## Exercise:
Say how many lines in the entries hold the word "enable", and reply with that number only.

## Records for the exercise:
-=-=-
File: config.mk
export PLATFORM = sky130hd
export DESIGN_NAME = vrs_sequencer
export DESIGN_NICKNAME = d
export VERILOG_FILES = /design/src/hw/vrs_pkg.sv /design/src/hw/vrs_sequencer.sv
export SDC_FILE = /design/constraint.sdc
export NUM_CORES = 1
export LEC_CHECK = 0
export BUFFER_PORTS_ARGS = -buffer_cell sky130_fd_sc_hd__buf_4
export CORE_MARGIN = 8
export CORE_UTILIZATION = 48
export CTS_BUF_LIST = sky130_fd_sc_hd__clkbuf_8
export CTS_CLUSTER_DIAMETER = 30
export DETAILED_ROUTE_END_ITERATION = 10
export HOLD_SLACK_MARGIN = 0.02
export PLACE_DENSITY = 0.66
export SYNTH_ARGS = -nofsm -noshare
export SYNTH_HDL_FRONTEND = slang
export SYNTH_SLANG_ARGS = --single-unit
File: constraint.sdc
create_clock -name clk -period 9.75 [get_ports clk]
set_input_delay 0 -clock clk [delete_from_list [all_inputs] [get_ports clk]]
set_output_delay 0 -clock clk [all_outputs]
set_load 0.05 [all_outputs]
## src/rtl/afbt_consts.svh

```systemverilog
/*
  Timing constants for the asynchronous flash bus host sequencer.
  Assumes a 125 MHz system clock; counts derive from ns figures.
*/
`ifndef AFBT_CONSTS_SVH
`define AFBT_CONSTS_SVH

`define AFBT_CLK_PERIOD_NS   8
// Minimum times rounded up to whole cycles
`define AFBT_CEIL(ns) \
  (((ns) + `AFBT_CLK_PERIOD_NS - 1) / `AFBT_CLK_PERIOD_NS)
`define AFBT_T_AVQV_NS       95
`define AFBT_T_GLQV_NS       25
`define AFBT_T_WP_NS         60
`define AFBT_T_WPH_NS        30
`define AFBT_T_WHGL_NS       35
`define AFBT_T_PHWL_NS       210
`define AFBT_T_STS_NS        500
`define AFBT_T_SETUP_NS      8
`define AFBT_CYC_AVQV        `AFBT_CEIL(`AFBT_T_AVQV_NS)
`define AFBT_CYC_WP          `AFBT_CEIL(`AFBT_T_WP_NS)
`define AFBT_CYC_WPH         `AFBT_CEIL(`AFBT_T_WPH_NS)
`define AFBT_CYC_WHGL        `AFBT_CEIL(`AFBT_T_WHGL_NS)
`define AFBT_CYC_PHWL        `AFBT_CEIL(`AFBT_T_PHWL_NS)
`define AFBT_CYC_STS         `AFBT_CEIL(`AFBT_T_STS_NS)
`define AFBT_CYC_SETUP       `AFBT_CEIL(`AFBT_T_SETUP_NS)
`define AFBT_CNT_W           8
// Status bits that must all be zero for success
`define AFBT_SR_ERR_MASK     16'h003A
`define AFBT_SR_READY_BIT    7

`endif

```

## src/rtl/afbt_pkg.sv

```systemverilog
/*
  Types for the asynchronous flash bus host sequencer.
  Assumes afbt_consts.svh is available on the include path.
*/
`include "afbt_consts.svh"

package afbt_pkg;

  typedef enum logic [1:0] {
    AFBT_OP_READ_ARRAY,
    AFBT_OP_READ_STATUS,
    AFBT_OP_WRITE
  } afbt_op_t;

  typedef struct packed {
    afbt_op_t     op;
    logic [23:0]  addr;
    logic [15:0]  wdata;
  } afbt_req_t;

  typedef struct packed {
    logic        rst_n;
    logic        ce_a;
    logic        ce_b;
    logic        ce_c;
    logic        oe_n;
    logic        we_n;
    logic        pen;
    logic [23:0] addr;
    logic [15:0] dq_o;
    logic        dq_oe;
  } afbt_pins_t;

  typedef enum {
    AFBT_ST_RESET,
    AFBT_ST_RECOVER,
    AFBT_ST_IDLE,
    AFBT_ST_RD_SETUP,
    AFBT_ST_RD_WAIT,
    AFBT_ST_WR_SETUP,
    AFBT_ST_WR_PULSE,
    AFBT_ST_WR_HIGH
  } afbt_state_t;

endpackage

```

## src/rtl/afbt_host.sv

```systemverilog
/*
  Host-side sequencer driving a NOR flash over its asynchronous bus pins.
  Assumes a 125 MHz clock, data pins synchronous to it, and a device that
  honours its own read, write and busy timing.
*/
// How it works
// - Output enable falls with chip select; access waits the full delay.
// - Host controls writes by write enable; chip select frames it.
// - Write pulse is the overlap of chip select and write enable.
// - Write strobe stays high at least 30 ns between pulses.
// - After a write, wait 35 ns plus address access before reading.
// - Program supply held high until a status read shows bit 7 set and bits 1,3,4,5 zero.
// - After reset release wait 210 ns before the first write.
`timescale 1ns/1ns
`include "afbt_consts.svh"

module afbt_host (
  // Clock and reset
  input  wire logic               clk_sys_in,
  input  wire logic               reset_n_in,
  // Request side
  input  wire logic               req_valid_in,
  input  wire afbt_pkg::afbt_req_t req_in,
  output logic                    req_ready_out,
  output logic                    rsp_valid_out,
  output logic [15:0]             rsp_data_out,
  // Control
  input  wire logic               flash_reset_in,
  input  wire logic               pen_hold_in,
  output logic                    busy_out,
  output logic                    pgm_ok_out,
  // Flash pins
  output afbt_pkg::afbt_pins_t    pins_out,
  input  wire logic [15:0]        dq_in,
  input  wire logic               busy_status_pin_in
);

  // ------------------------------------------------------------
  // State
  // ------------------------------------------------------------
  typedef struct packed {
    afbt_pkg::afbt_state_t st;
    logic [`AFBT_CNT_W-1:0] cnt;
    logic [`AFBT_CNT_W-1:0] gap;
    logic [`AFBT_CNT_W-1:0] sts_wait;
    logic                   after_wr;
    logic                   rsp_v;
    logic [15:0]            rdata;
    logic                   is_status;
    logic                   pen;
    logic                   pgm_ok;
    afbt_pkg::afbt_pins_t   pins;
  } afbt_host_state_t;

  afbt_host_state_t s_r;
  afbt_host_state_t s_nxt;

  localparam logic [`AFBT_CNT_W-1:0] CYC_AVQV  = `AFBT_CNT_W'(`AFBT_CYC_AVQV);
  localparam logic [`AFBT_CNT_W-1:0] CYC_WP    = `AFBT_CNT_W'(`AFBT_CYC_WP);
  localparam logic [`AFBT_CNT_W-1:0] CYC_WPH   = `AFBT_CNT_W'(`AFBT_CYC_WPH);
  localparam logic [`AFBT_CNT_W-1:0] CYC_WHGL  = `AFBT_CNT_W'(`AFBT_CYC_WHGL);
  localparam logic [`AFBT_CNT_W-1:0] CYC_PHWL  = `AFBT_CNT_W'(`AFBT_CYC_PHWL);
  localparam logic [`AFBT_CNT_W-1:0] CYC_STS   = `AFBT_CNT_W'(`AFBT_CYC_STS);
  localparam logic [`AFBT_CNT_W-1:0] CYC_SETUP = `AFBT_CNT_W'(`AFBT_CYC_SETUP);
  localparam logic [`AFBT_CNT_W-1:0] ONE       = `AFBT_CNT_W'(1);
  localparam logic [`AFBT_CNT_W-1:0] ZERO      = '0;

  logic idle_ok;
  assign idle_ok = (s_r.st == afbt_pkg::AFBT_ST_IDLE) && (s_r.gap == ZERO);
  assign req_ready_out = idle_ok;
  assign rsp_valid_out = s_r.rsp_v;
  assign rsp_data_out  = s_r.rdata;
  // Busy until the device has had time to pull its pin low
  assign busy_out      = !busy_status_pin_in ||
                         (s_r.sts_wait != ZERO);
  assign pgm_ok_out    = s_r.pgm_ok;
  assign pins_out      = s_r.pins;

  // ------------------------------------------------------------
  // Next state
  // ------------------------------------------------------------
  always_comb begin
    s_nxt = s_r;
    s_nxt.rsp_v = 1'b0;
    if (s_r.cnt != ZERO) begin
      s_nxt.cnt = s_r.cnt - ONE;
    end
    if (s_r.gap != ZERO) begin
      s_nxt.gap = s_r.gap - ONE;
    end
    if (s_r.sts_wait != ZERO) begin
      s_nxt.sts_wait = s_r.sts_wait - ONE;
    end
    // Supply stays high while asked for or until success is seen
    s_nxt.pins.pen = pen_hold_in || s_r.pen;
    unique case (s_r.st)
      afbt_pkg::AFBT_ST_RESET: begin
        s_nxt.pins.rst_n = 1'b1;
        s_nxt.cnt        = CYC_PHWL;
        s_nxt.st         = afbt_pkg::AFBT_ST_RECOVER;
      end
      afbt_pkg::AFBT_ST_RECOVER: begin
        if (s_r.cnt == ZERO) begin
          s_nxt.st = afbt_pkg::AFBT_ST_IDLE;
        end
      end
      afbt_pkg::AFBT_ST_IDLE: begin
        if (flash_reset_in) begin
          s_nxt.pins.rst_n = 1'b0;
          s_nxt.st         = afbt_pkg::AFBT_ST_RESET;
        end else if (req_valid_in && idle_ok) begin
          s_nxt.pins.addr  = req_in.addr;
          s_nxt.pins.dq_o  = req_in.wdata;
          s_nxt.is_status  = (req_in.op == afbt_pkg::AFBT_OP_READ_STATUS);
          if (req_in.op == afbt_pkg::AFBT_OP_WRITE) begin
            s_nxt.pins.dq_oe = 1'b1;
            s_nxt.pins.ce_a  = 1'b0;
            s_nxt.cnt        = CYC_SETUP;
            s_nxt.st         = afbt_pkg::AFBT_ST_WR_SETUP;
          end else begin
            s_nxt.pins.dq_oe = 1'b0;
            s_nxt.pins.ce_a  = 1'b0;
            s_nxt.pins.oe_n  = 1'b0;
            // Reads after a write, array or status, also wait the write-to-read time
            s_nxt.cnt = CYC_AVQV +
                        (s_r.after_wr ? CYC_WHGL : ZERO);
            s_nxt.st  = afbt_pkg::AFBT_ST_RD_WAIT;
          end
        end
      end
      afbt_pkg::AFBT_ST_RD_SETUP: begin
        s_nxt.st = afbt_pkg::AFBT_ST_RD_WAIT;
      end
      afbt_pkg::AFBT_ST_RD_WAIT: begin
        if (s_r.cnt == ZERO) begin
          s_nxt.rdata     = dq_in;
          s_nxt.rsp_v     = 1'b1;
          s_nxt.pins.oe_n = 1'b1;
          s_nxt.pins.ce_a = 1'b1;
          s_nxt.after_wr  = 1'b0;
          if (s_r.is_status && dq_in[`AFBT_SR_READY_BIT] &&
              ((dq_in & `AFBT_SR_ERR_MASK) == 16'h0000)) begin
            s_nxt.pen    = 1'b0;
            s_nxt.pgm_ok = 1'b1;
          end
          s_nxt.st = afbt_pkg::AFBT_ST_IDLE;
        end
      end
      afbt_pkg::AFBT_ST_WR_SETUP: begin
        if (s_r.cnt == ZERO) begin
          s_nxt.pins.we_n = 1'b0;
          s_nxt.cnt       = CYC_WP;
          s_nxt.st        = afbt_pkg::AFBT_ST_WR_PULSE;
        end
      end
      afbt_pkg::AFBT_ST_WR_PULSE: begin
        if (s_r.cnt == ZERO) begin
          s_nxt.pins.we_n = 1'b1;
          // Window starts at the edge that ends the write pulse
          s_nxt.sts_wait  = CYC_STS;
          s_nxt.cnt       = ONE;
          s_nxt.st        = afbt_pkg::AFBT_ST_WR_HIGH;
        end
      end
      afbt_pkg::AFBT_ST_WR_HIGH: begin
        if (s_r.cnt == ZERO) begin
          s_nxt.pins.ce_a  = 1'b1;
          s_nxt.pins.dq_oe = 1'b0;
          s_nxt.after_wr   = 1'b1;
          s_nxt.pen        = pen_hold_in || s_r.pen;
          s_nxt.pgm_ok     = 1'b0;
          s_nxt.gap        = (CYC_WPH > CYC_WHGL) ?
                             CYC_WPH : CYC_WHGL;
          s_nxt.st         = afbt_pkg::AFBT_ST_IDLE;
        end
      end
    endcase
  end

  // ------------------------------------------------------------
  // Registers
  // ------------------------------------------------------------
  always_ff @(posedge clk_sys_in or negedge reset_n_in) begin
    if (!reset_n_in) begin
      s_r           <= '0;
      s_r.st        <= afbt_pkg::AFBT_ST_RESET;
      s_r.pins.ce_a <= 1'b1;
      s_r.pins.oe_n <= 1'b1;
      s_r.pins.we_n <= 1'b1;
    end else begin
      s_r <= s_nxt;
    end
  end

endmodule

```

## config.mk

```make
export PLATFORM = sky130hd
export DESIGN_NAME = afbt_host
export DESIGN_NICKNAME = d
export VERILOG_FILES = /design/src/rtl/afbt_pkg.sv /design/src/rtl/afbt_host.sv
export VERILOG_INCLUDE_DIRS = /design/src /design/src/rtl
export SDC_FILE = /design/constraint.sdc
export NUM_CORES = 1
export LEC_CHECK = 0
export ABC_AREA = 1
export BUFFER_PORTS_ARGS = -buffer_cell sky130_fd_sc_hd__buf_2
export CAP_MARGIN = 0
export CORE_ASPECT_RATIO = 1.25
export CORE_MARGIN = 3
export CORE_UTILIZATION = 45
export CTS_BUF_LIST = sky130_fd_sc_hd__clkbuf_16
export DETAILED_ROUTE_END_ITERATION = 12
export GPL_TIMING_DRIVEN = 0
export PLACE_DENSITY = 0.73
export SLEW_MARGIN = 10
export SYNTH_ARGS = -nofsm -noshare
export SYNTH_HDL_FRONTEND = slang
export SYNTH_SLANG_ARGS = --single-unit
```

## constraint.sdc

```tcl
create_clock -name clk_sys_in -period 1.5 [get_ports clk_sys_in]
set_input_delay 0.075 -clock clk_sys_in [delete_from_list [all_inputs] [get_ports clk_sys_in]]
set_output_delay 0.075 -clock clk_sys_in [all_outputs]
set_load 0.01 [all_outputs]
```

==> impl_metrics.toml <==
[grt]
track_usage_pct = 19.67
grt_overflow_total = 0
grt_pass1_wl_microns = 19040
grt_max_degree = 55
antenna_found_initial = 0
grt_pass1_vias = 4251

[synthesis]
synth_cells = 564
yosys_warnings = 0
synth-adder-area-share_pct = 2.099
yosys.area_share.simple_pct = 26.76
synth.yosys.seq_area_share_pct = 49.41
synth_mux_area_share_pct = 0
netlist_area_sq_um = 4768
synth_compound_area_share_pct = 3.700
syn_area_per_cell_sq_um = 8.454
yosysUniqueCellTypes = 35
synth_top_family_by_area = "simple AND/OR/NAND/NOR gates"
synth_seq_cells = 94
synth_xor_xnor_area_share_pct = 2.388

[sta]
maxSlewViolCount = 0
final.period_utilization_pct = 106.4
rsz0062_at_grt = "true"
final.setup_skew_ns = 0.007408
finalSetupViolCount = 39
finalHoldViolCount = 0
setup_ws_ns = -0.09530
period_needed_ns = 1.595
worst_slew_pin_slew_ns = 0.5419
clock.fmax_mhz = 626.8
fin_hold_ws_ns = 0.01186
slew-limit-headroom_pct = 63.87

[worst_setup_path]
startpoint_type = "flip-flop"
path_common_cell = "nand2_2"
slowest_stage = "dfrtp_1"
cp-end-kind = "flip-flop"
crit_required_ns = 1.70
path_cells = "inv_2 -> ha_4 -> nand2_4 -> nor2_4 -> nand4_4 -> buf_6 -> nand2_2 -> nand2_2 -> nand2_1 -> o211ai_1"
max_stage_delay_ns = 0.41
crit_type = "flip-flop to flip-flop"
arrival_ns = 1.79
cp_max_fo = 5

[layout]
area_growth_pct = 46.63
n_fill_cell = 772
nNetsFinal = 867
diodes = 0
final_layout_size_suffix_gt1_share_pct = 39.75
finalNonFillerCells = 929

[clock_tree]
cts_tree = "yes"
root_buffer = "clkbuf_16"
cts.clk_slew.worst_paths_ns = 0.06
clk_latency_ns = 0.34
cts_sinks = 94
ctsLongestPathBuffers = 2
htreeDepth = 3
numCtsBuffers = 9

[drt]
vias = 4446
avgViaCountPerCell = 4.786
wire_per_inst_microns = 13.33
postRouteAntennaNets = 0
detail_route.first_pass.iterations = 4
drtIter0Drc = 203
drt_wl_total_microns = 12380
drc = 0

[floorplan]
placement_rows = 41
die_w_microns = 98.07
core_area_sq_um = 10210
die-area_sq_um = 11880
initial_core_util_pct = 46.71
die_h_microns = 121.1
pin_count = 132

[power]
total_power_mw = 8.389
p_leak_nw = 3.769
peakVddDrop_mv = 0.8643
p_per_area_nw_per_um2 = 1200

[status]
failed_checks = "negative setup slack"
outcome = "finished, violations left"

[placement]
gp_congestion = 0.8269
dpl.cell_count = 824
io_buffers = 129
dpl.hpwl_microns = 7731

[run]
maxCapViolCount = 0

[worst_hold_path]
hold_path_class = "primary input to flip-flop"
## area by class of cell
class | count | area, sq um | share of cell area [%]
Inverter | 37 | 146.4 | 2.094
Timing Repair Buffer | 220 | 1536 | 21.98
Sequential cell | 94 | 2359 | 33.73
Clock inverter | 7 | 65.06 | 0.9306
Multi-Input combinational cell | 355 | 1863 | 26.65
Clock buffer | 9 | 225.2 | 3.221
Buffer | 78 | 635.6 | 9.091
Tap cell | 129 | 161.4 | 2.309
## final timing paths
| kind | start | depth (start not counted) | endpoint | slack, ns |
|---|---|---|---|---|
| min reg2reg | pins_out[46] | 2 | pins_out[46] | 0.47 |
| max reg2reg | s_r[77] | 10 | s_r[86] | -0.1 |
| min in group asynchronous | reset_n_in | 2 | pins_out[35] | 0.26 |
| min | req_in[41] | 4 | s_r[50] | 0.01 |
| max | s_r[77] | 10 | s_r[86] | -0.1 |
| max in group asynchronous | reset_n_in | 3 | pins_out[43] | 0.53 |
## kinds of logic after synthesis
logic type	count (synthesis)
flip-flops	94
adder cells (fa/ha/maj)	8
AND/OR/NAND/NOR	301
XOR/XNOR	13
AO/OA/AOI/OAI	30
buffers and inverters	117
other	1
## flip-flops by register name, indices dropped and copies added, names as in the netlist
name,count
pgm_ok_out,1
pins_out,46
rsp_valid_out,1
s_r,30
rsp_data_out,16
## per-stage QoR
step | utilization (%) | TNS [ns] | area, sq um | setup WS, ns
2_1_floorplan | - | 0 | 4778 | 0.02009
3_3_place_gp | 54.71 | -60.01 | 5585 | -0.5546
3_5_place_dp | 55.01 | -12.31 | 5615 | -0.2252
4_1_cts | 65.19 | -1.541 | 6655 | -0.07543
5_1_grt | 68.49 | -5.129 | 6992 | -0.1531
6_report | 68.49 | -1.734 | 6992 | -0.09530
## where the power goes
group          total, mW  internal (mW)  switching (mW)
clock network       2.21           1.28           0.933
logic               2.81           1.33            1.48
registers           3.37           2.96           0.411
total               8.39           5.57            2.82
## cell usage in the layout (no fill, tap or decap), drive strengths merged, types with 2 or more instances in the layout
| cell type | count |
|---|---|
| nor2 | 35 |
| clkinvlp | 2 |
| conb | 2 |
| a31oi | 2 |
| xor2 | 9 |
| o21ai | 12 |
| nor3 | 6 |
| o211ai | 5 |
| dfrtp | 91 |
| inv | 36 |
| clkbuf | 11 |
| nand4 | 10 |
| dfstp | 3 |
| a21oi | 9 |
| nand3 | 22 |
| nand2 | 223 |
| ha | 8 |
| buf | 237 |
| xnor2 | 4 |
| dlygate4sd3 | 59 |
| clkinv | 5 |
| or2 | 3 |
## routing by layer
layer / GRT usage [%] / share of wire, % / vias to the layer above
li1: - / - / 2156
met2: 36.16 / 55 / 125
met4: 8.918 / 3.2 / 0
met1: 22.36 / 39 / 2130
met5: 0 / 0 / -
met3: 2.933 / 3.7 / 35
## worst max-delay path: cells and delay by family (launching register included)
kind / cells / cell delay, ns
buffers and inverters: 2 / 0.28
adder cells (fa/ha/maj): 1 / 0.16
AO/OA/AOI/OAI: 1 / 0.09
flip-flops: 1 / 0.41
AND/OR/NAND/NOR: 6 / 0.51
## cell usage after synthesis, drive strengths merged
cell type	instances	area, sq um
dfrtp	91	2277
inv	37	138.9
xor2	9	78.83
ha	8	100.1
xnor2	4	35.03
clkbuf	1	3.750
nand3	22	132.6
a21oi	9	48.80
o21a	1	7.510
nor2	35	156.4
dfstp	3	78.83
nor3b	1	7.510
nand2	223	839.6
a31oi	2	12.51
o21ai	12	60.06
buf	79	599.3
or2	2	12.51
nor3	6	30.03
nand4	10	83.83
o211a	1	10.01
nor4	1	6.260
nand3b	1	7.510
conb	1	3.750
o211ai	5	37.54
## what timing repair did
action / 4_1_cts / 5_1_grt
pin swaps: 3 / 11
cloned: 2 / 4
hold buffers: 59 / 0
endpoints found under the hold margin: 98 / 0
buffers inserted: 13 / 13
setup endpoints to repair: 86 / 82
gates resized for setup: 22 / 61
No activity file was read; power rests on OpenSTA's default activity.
-=-=-
## Answer box:
3